On Thu, Jan 25, 2024 at 1:43 AM Masami Hiramatsu <mhiramat@xxxxxxxxxx> wrote:
>
> On Mon, 22 Jan 2024 18:08:22 -0800
> Brian Norris <briannorris@xxxxxxxxxxxx> wrote:
>
> > On Fri, Jan 19, 2024 at 1:08 PM Rafael J. Wysocki <rafael@xxxxxxxxxx> wrote:
> > > On Wed, Jan 17, 2024 at 1:07 AM Masami Hiramatsu <mhiramat@xxxxxxxxxx> wrote:
> > > >
> > > > Gently ping,
> > > >
> > > > I would like to know this is enough or I should add more info/update.
> > >
> > > I still am not sure what this is going to be useful for.
> > >
> > > Do you have a specific example?
> >
> > Since there seems to be some communication gap here, I'll give it a try.
> >
> > First, I'll paste the key phrase of its use case from the cover letter:
> >
> > "we would like to know how long the resume processes are taken in kernel
> > and in user-space"
> >
> > This is a "system measurement" question, for use in tests (e.g., in a
> > test lab for CI or for pre-release testing, where we suspend
> > Chromebooks, wake them back up, and measure how long the wakeup took)
> > or for user-reported metrics (e.g., similar statistics from real
> > users' systems, if they've agreed to automatically report usage
> > statistics, back to Google). We'd like to know how long it takes for a
> > system to wake up, so we can detect when there are problems that lead
> > to a slow system-resume experience. The user experience includes both
> > time spent in the kernel and time spent after user space has thawed
> > (and is spending time in potentially complex power and display manager
> > stacks) before a Chromebook's display lights back up.
>
> Thanks Brian for explaining, this is correctly explained how we are
> using this for measuring resume process duration.
>
> > If I understand the whole of Masami's work correctly, I believe we're
> > taking "timestamps parsed out of dmesg" (or potentially out of ftrace,
> > trace events, etc.) to measure the kernel side, plus "timestamp
> > provided here in CLOCK_MONOTONIC" and "timestamp determined in our
> > power/display managers" to measure user space.
>
> Yes, I decided to decouple the kernel and user space because the clock
> subsystem is adjusted when resuming. So for the kernel, we will use
> local clock (which is not exposed to user space), and use CLOCK_MONOTONIC
> for the user space.

The problem with this split is that you cannot know how much time
elapses between the "successful kernel resume time" and the time when
user space gets to resume.

As of this patch, the kernel timestamp is taken when the kernel is
about to thaw user space and some user space tasks may start running
right away.

Some other tasks, however, will wait for what happens next in the
kernel (because it is not done with resuming yet) and some of them
will wait until explicitly asked to resume by the resume process IIUC.
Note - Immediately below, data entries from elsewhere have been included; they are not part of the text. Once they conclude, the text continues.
==> config.mk <==
export PLATFORM = sky130hd
export DESIGN_NAME = flow_gated_uart_tx
export DESIGN_NICKNAME = d
export VERILOG_FILES = /design/src/rtl/uart_tx_pkg.sv /design/src/rtl/uart_tx_dpath.sv /design/src/rtl/uart_tx_ctrl.sv /design/src/rtl/flow_gated_uart_tx.sv
export SDC_FILE = /design/constraint.sdc
export NUM_CORES = 1
export LEC_CHECK = 0
export CAP_MARGIN = 20
export CORE_UTILIZATION = 65
export CTS_CLUSTER_SIZE = 16
export DETAILED_ROUTE_END_ITERATION = 10
export DONT_BUFFER_PORTS = 1
export GPL_TIMING_DRIVEN = 0
export MAX_ROUTING_LAYER = met4
export PLACE_DENSITY = 0.86
export SETUP_SLACK_MARGIN = 0.4
export SLEW_MARGIN = 20
export SYNTH_ARGS = -nofsm -noshare
export SYNTH_HDL_FRONTEND = slang
export SYNTH_SLANG_ARGS = --single-unit
==> constraint.sdc <==
create_clock -name clk -period 4.1 [get_ports clk]
set_input_delay 0 -clock clk [delete_from_list [all_inputs] [get_ports clk]]
set_output_delay 0 -clock clk [all_outputs]
set_load 0.05 [all_outputs]
==> src/rtl/uart_tx_pkg.sv <==
package uart_tx_pkg;

  localparam int MIN_BITS = 5;

  typedef enum logic [1:0] {
    PAR_NONE = 2'b00,
    PAR_EVEN = 2'b01,
    PAR_ODD  = 2'b10,
    PAR_OFF  = 2'b11
  } parMode_e;

  typedef enum logic [2:0] {
    ST_IDLE,
    ST_WAIT,
    ST_START,
    ST_DATA,
    ST_PAR,
    ST_STOP
  } txState_e;

  // strobes from control to datapath
  typedef struct packed {
    logic load;
    logic goStart;
    logic goData;
    logic goPar;
    logic goStop;
  } txStrobe_t;

endpackage

==> src/rtl/uart_tx_dpath.sv <==
module uart_tx_dpath
  import uart_tx_pkg::*;
#(
  parameter int DATA_MAX = 9,
  parameter int CNT_W    = 4
) (
  input  logic                clk,
  input  logic                rstN,
  input  txStrobe_t           strobe,
  input  logic [DATA_MAX-1:0] txData,
  input  logic [CNT_W-1:0]    cfgDataBits,
  input  logic [1:0]          cfgParity,
  input  logic                cfgTwoStop,
  output logic [CNT_W-1:0]    frameBits,
  output logic                parityOn,
  output logic                twoStop,
  output logic                txLine
);

  localparam logic [CNT_W-1:0] LO_BITS = CNT_W'(MIN_BITS);
  localparam logic [CNT_W-1:0] HI_BITS = CNT_W'(DATA_MAX);

  logic [CNT_W-1:0]    useBits;
  logic [DATA_MAX-1:0] dataMask;
  logic                parNext;
  logic                parOnNext;
  logic [DATA_MAX-1:0] shReg;
  logic                parQ;

  always_comb begin
    if (cfgDataBits < LO_BITS)      useBits = LO_BITS;
    else if (cfgDataBits > HI_BITS) useBits = HI_BITS;
    else                            useBits = cfgDataBits;
  end

  for (genvar i = 0; i < DATA_MAX; i++) begin : g_mask
    assign dataMask[i] = (CNT_W'(i) < useBits);
  end

  assign parOnNext = ((cfgParity == PAR_EVEN) || (cfgParity == PAR_ODD)) &&
                     (useBits != HI_BITS);
  assign parNext   = (^(txData & dataMask)) ^ (cfgParity == PAR_ODD);

  always_ff @(posedge clk) begin
    if (!rstN) begin
      shReg     <= '0;
      parQ      <= 1'b0;
      frameBits <= LO_BITS;
      parityOn  <= 1'b0;
      twoStop   <= 1'b0;
      txLine    <= 1'b1;
    end else begin
      if (strobe.load) begin
        shReg     <= txData & dataMask;
        parQ      <= parNext;
        frameBits <= useBits;
        parityOn  <= parOnNext;
        twoStop   <= cfgTwoStop;
      end
      if (strobe.goStart) txLine <= 1'b0;
      if (strobe.goData) begin
        txLine <= shReg[0];
        shReg  <= shReg >> 1;
      end
      if (strobe.goPar)  txLine <= parQ;
      if (strobe.goStop) txLine <= 1'b1;
    end
  end

endmodule

==> src/rtl/uart_tx_ctrl.sv <==
module uart_tx_ctrl
  import uart_tx_pkg::*;
#(
  parameter int CNT_W     = 4,
  parameter int CODE_W    = 8,
  parameter int XOFF_CODE = 19,
  parameter int XON_CODE  = 17
) (
  input  logic              clk,
  input  logic              rstN,
  input  logic              bitTick,
  input  logic              txValid,
  output logic              txReady,
  input  logic              rxStrobe,
  input  logic [CODE_W-1:0] rxByte,
  input  logic              cfgFlowEn,
  input  logic [CNT_W-1:0]  frameBits,
  input  logic              parityOn,
  input  logic              twoStop,
  output txStrobe_t         strobe
);

  localparam logic [CODE_W-1:0] OFF_C = CODE_W'(XOFF_CODE);
  localparam logic [CODE_W-1:0] ON_C  = CODE_W'(XON_CODE);

  txState_e         state;
  logic [CNT_W-1:0] bitCnt;
  logic             stopSecond;
  logic             pausedQ;
  logic             pauseEff;
  logic             lastData;

  assign pauseEff = pausedQ && cfgFlowEn;
  assign txReady  = (state == ST_IDLE) && !pauseEff;
  assign lastData = (bitCnt == frameBits);

  always_comb begin
    strobe      = '0;
    strobe.load = txValid && txReady;
    if (bitTick) begin
      unique case (state)
        ST_WAIT:  strobe.goStart = !pauseEff;
        ST_START: strobe.goData  = 1'b1;
        ST_DATA: begin
          if (!lastData)     strobe.goData = 1'b1;
          else if (parityOn) strobe.goPar  = 1'b1;
          else               strobe.goStop = 1'b1;
        end
        ST_PAR:   strobe.goStop = 1'b1;
        default: ;
      endcase
    end
  end

  always_ff @(posedge clk) begin
    if (!rstN) begin
      pausedQ <= 1'b0;
    end else if (rxStrobe && cfgFlowEn) begin
      if (rxByte == OFF_C)     pausedQ <= 1'b1;
      else if (rxByte == ON_C) pausedQ <= 1'b0;
    end
  end

  always_ff @(posedge clk) begin
    if (!rstN) begin
      state      <= ST_IDLE;
      bitCnt     <= '0;
      stopSecond <= 1'b0;
    end else begin
      unique case (state)
        ST_IDLE:  if (strobe.load) state <= ST_WAIT;
        ST_WAIT:  if (strobe.goStart) state <= ST_START;
        ST_START: if (bitTick) begin
          state  <= ST_DATA;
          bitCnt <= CNT_W'(1);
        end
        ST_DATA:  if (bitTick) begin
          if (!lastData) bitCnt <= bitCnt + 1'b1;
          else if (parityOn) state <= ST_PAR;
          else begin
            state      <= ST_STOP;
            stopSecond <= 1'b0;
          end
        end
        ST_PAR:   if (bitTick) begin
          state      <= ST_STOP;
          stopSecond <= 1'b0;
        end
        ST_STOP:  if (bitTick) begin
          if (twoStop && !stopSecond) stopSecond <= 1'b1;
          else                        state      <= ST_IDLE;
        end
        default:  state <= ST_IDLE;
      endcase
    end
  end

endmodule

==> src/rtl/flow_gated_uart_tx.sv <==
module flow_gated_uart_tx
  import uart_tx_pkg::*;
#(
  parameter int DATA_MAX  = 9,
  parameter int CODE_W    = 8,
  parameter int XOFF_CODE = 19,
  parameter int XON_CODE  = 17
) (
  input  logic                        clk,
  input  logic                        rstN,
  input  logic                        bitTick,
  input  logic [DATA_MAX-1:0]         txData,
  input  logic                        txValid,
  output logic                        txReady,
  input  logic                        rxStrobe,
  input  logic [CODE_W-1:0]           rxByte,
  input  logic [$clog2(DATA_MAX+1)-1:0] cfgDataBits,
  input  logic [1:0]                  cfgParity,
  input  logic                        cfgTwoStop,
  input  logic                        cfgFlowEn,
  output logic                        txLine
);

  localparam int CNT_W = $clog2(DATA_MAX + 1);

  txStrobe_t        strobe;
  logic [CNT_W-1:0] frameBits;
  logic             parityOn;
  logic             twoStop;

  uart_tx_ctrl #(
    .CNT_W(CNT_W), .CODE_W(CODE_W),
    .XOFF_CODE(XOFF_CODE), .XON_CODE(XON_CODE)
  ) u_ctrl (
    .clk(clk), .rstN(rstN), .bitTick(bitTick),
    .txValid(txValid), .txReady(txReady),
    .rxStrobe(rxStrobe), .rxByte(rxByte), .cfgFlowEn(cfgFlowEn),
    .frameBits(frameBits), .parityOn(parityOn), .twoStop(twoStop),
    .strobe(strobe)
  );

  uart_tx_dpath #(.DATA_MAX(DATA_MAX), .CNT_W(CNT_W)) u_dpath (
    .clk(clk), .rstN(rstN), .strobe(strobe),
    .txData(txData), .cfgDataBits(cfgDataBits),
    .cfgParity(cfgParity), .cfgTwoStop(cfgTwoStop),
    .frameBits(frameBits), .parityOn(parityOn), .twoStop(twoStop),
    .txLine(txLine)
  );

endmodule

# ---- After elaboration in Yosys (flattened, before gate mapping)
# Index checks and enable logic that the tools add are counted.
dict set report word_totals {
  ff_bits 26
  in_bits 30
  out_inout_bits 2
  wordCells 109
}
dict set report classes {
  n_addsub 1
  order_cmp 11
  n_eq_ne 22
  muxes 39
  bitwise 3
  reduce_logical 22
}
# cell count
set ops {}
lappend ops {{3-bit two-way mux} 8}
lappend ops {{4-bit two-way mux} 6}
lappend ops {{2-bit inequality test (second input constant)} 9}
lappend ops {{3-bit one-hot mux with 6 select lines} 1}
lappend ops {{1-bit two-way mux} 17}
lappend ops {{8-bit by 5-bit equality test with 1-bit output (second input constant)} 2}
lappend ops {{3-bit by 4-bit < comparator with 1-bit output (first input constant)} 4}
lappend ops {{8-bit two-way mux} 2}
lappend ops {{9-bit AND} 1}
lappend ops {{9-bit parity} 1}
lappend ops {{1-bit by 4-bit < comparator with 1-bit output (first input constant)} 2}
lappend ops {{2-bit by 4-bit < comparator with 1-bit output (first input constant)} 2}
lappend ops {{4-bit one-hot mux with 2 select lines} 1}
lappend ops {{8-bit AND reduction} 1}
lappend ops {{7-bit AND reduction} 1}
lappend ops {{3-bit by 2-bit equality test with 1-bit output (second input constant)} 2}
lappend ops {{3-bit equality test (second input constant)} 2}
lappend ops {{1-bit logical AND} 6}
lappend ops {{2-bit nonzero test} 3}
lappend ops {{3-bit nonzero test} 2}
lappend ops {{4-bit by 1-bit adder with 4-bit output (second input constant)} 1}
lappend ops {{4-bit equality test} 1}
lappend ops {{4-bit greater-than comparator (second input constant)} 1}
lappend ops {{4-bit by 3-bit < comparator with 1-bit output (second input constant)} 1}
lappend ops {{other kinds (17)} 21}

# ---- Depth between registers and ports, before layout
dict set report depth {
  depth_word 7
  depth_mapped 7
  depth_no_buf 7
}

# ---- Modules after synthesis
# From an unflattened synthesis, not the netlist that was laid out.
dict set report hier_totals {
  hier_cells 181
  area_unflattened_um2 1570.3
}
# mod n_inst cells_per_inst area_each_um2 seq_area_each_um2
set by_module_without_submodules {}
lappend by_module_without_submodules {uart_tx_dpath 1 99 884.6 340.3}
lappend by_module_without_submodules {uart_tx_ctrl 1 82 685.7 180.2}

# ---- Least setup slack after synthesis
# Ideal clock, no wire load.
dict set report synth_timing {
  kind {register -> register}
  start {reg u_ctrl.state[2]}
  end {reg u_dpath.frameBits[0]}
  setup_ns 0.136
  t_arrival_ns 2.400
  required_ns 3.964
  slack_ns 1.564
  path_stages_with_launch 6
  n_path_buf 1
  period_less_slack_ns 2.536
  path_cell_list {dfxtp_1 a2111oi_2 nand2_1 clkbuf_1 nor3_1 o21ai_0}
}
dict set report synth_via {
  elab_chain_cells 3
}
# item line
set synth_rtl {}
lappend synth_rtl {{start: declaration} uart_tx_ctrl.sv:26} ;# txState_e state;
lappend synth_rtl {{start signal: assignment} uart_tx_ctrl.sv:66} ;# state <= ST_IDLE;
lappend synth_rtl {{start signal: assignment} uart_tx_ctrl.sv:71} ;# ST_IDLE: if (strobe.load) state <= ST_WAIT;
lappend synth_rtl {{start signal: assignment} uart_tx_ctrl.sv:72} ;# ST_WAIT: if (strobe.goStart) state <= ST_START;
lappend synth_rtl {{3-bit logical NOT} uart_tx_ctrl.sv:34} ;# assign txReady = (state == ST_IDLE) && !pauseEff;
lappend synth_rtl {{1-bit logical AND} uart_tx_ctrl.sv:34}
lappend synth_rtl {{named net txReady} flow_gated_uart_tx.sv:14} ;# output logic txReady,
lappend synth_rtl {{1-bit logical AND} uart_tx_ctrl.sv:39} ;# strobe.load = txValid && txReady;
lappend synth_rtl {{end signal: assignment} uart_tx_dpath.sv:56} ;# frameBits <= useBits;
lappend synth_rtl {{end: declaration} uart_tx_dpath.sv:14} ;# output logic [CNT_W-1:0] frameBits,
# The timed path passes the listed nets, and every way through them passes these cells.
# A chain may end at the register's enable or synchronous reset.

# ---- Worst setup path after layout
dict set report layout_timing {
  start {reg u_ctrl.state[2]}
  end {reg u_dpath.shReg[4]}
}
dict set report layout_via {
  elab_chain_cells 4
  word_cells_on_any_way 9
  cone_classes {eq/ne (2); mux (3); reduce/logical (4)}
}
# item line
set layout_rtl {}
lappend layout_rtl {{3-bit logical NOT} uart_tx_ctrl.sv:34}
lappend layout_rtl {{1-bit logical AND} uart_tx_ctrl.sv:34}
lappend layout_rtl {{named net txReady} flow_gated_uart_tx.sv:14}
lappend layout_rtl {{1-bit logical AND} uart_tx_ctrl.sv:39}
lappend layout_rtl {{2-bit nonzero test (no source line)} --}
lappend layout_rtl {{end signal: assignment} uart_tx_dpath.sv:54} ;# shReg <= txData & dataMask;
lappend layout_rtl {{end signal: assignment} uart_tx_dpath.sv:63} ;# shReg <= shReg >> 1;
lappend layout_rtl {{end: declaration} uart_tx_dpath.sv:27} ;# logic [DATA_MAX-1:0] shReg;
# The timed path passes the listed nets, and every way through them passes these cells.

==> run_results.csv <==
group,metric,value,unit
run_status,status,"finished with violations",
synth,ys_seq_area_share,34.8,%
cells_and_area,antennaDiodeCount,0,
cells_and_area,layout.nets,250,
routing,vias,1542,
power_and_ir_drop,static-leakage-power,0.721,nW
worst_setup_path,crit_required,4380,ps
global_route,grt_max_degree,16,
worst_setup_path,slowest_delay,820,ps
worst_setup_path,cp-end-kind,"flip-flop",
placed_design,placed_area,1540,µm²
cells_and_area,syn_to_final_growth,20.7,%
worst_setup_path,crit_fanout,10,
floorplan,dieHeight,50.0,µm
worst_setup_path,startpoint_type,"flip-flop",
cells_and_area,final_area,1810,µm²
floorplan,dieArea,2500,µm²
global_route,grt.overflow.total,0,
synth,synthesis.nets,224,
cells_and_area,final_cell_mix,"nand2_1, dfxtp_1, dlygate4sd3_1",
clocking,cts_setup_buffers,0,
synth,ys_ff_latch,26,
sta,setup_tns,0,ps
floorplan,initial_core_util,68.3,%
global_route,grt_pass1_vias,1486,
floorplan,die_w,50.0,µm
clocking,cts.sinks,26,
worst_setup_path,cp_top_family,"compound AO/OA/AOI/OAI gates",
worst_hold_path,holdCritPathClass,"input port to flip-flop",
synth,synth_ff_type,"dfxtp_1",
sta,worst_slew_pin_slew,861,ps
routing,routedWlPerCell,16.0,µm
sta,period_minus_slack,2940,ps
worst_setup_path,arrival,3230,ps
global_route,grt_pass1_wl,6530,µm
clocking,postCtsResizedCells,0,
sta,max_freq,340,MHz
sta,finalCritPeriodShare,71.8,%
routing,ant_nets,0,
sta,rsz0062_at_grt,"false",
clocking,clock-root-buffer,"clkbuf_4",
clocking,cts.path.max_buffers,2,
power_and_ir_drop,ir_drop,0.340,mV
routing,via_per_inst,6.29,
worst_setup_path,cp_slowest_cell,"a2111oi_4",
synth,synth_edf_count,0,
synth,async_flop_share,0,%
run_status,violations,"negative hold slack",
clocking,cts_buffers,3,
clocking,htree_levels,1,
cells_and_area,fillCellCount,136,
power_and_ir_drop,p_per_area,453,nW/µm²
cells_and_area,regArea,520,µm²
worst_setup_path,worstSetupPathType,"flip-flop to flip-flop",
placed_design,dp_hpwl,2540,µm
sta,hold_ws,-14.7,ps
sta,hold_viol,1,
synth,syn-instance-count,192,
synth,yosysWarnings,0,
routing,drc_errors,0,
floorplan,placementRows,17,
sta,relSlewSlack,42.6,%
synth,syn_area,1500,µm²
sta,fin_skew,3.71,ps
global_route,antenna_found_initial,0,
cells_and_area,final_common_cell,"nand2_1",
routing,drt_pre_antenna_iters,5,
floorplan,io_pins,32,
cells_and_area,drive_gt1_share,5.07,%
floorplan,coreArea,2190,µm²
sta,final-setup-viol-count,0,
worst_setup_path,path_cells,"a2111oi_4 > and2_1 > clkbuf_1 > nand2_1 > a311oi_1 > dlygate4sd3_1",
routing,initialDrtViolationCount,64,
placed_design,port_buffers,0,
clocking,cts-hold-fix-buffers,21,
sta,finalMaxSlewViolations,0,
cells_and_area,multi_input_area,913,µm²
routing,routed_wirelength,3920,µm
clocking,clkTransAtPathRegs,150,ps
worst_setup_path,cp_num_buf_inv,2,
synth,synth_cell_types,45,
clocking,cts_tree,"built",
placed_design,gp_congestion,0.865,
clocking,clock_latency,330,ps
synth,avgSynthCellArea,7.79,µm²
flow_run,drv_cap,0,
global_route,track_usage,35.5,%
-- cell usage after synthesis (3+ instances only) --
cell	instances	share of area (%)
a21oi_1	15	5.0
a311oi_1	6	3.5
and2_1	3	1.3
and3_1	3	1.3
buf_2	3	1.0
clkbuf_1	9	2.3
dfxtp_1	26	35
inv_1	7	1.8
mux2i_1	5	3.3
nand2_1	33	8.3
nand3_1	3	1.0
nor2_1	18	4.5
nor3_1	5	1.7
o21ai_0	10	3.3
xnor2_1	4	2.3
xor2_1	7	4.1
-- stage by stage --
step / power, mW / std cells / worst slack (ps) / util, %
6_report: 0.818 / 245 / 1160 / 82.5
4_1_cts: 0.801 / 245 / 1210 / 82.5
2_1_floorplan: 0.545 / 192 / 1560 / -
5_1_grt: 0.860 / 245 / 1050 / 82.5
3_3_place_gp: 0.585 / 220 / 1220 / 69.9
3_5_place_dp: 0.603 / 220 / 1740 / 70.5
-- layer usage --
metal  vias to the layer above  track usage, %  share of wire [%]
met5                         -               -                  0
met2                        99            59.3                 49
met4                         0            14.8                2.5
li1                        729               -                  -
met3                        11            7.10                7.7
met1                       703            40.9                 41
-- final cells by class --
type,count,area share (%)
Buffer,12,2.70
Clock buffer,3,1.25
Clock inverter,1,1.66
Inverter,7,1.45
Multi-Input combinational cell,147,50.6
Sequential cell,26,28.8
Tap cell,28,1.94
Timing Repair Buffer,21,11.6
-- registers in the layout (all words and copies together), names as in the netlist --
name               count
u_dpath.parityOn       1
u_ctrl.pausedQ         1
u_ctrl.state           3
u_dpath.frameBits      4
u_ctrl.bitCnt          4
u_dpath.shReg          9
u_dpath.txLine         1
u_dpath.twoStop        1
u_ctrl.stopSecond      1
u_dpath.parQ           1
-- report_power, final --
group	internal, mW	switching [mW]	leakage, nW
clock network	0.0989	0.0813	0.0279
logic	0.122	0.176	0.481
registers	0.295	0.0447	0.212
-- cell families (layout without fill, tap and decap cells) --
group	Yosys count	after routing	synth area share, %
muxes	5	5	3.34
adders and majority gates	2	2	1.67
AOI/OAI and AO/OA	49	49	22.5
buffers and inverters	19	44	5.02
and+or+nand+nor	79	79	24.7
xor gates and xnor gates	12	12	7.94
DFF	26	26	34.8
-- worst min-delay path, delay by kind of cell --
kind	cells	cell delay, ps
compound gates	1	100
fa+ha+maj	1	100
simple gates	2	80
-- worst paths after layout --
path         slack, ps            start  cells after the start                to
min reg2reg        500  u_dpath.twoStop                      2   u_dpath.twoStop
max reg2reg       1160  u_ctrl.state[2]                      6  u_dpath.shReg[4]
max               1160  u_ctrl.state[2]                      6  u_dpath.shReg[4]
min                -10     cfgParity[1]                      4  u_dpath.parityOn
Note: power is estimated with default switching activity, not from simulation.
Your results depend on which tasks participate in the "user
experience", so to speak. If they are the tasks that wait to be
kicked by the resume process, the kernel timestamp taken as per the
above is useless for them, because there is quite some stuff that
happens in the kernel before they will get kicked.

Moreover, some tasks will wait for certain device drivers to get ready
after the rest of the system resumes and that may still take some more
time after the kernel has returned to the process driving the system
suspend-resume.

I'm not sure if there is a single point which can be used as a "user
space resume start" time for every task, which is why I'm not
convinced about this patch.

BTW, there is a utility called sleepgraph that measures the kernel
part of the system suspend-resume. It does its best to measure it
very precisely and uses different techniques for that. Also, it is
included in the kernel source tree. Can you please have a look at it
and see how much there is in common between it and your tools? Maybe
there are some interfaces that can be used in common, or maybe it
could benefit from some interfaces that you are planning to add.